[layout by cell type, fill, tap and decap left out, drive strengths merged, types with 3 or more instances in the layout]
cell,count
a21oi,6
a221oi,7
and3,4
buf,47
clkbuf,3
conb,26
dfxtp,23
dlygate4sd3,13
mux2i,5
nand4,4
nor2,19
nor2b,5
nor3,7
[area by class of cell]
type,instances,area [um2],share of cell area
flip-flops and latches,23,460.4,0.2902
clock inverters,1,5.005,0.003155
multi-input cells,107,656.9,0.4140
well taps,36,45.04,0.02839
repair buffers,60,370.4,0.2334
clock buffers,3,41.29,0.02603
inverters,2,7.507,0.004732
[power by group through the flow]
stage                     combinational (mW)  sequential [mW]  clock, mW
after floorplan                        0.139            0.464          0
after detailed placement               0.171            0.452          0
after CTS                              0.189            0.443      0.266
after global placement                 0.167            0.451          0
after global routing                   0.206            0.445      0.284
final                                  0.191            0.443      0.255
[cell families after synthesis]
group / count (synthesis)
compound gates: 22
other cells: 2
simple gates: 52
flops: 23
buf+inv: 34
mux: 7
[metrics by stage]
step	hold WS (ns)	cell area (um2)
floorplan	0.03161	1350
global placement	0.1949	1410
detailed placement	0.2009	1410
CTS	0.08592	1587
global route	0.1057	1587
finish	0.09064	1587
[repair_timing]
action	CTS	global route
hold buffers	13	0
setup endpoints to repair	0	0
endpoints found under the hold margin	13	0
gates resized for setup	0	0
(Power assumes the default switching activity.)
------------------------------
EXERCISE GOAL
Which lines of the records contain "group"? Show each of them.

OUTPUT OF THE TASK
[power by group through the flow]
group / count (synthesis)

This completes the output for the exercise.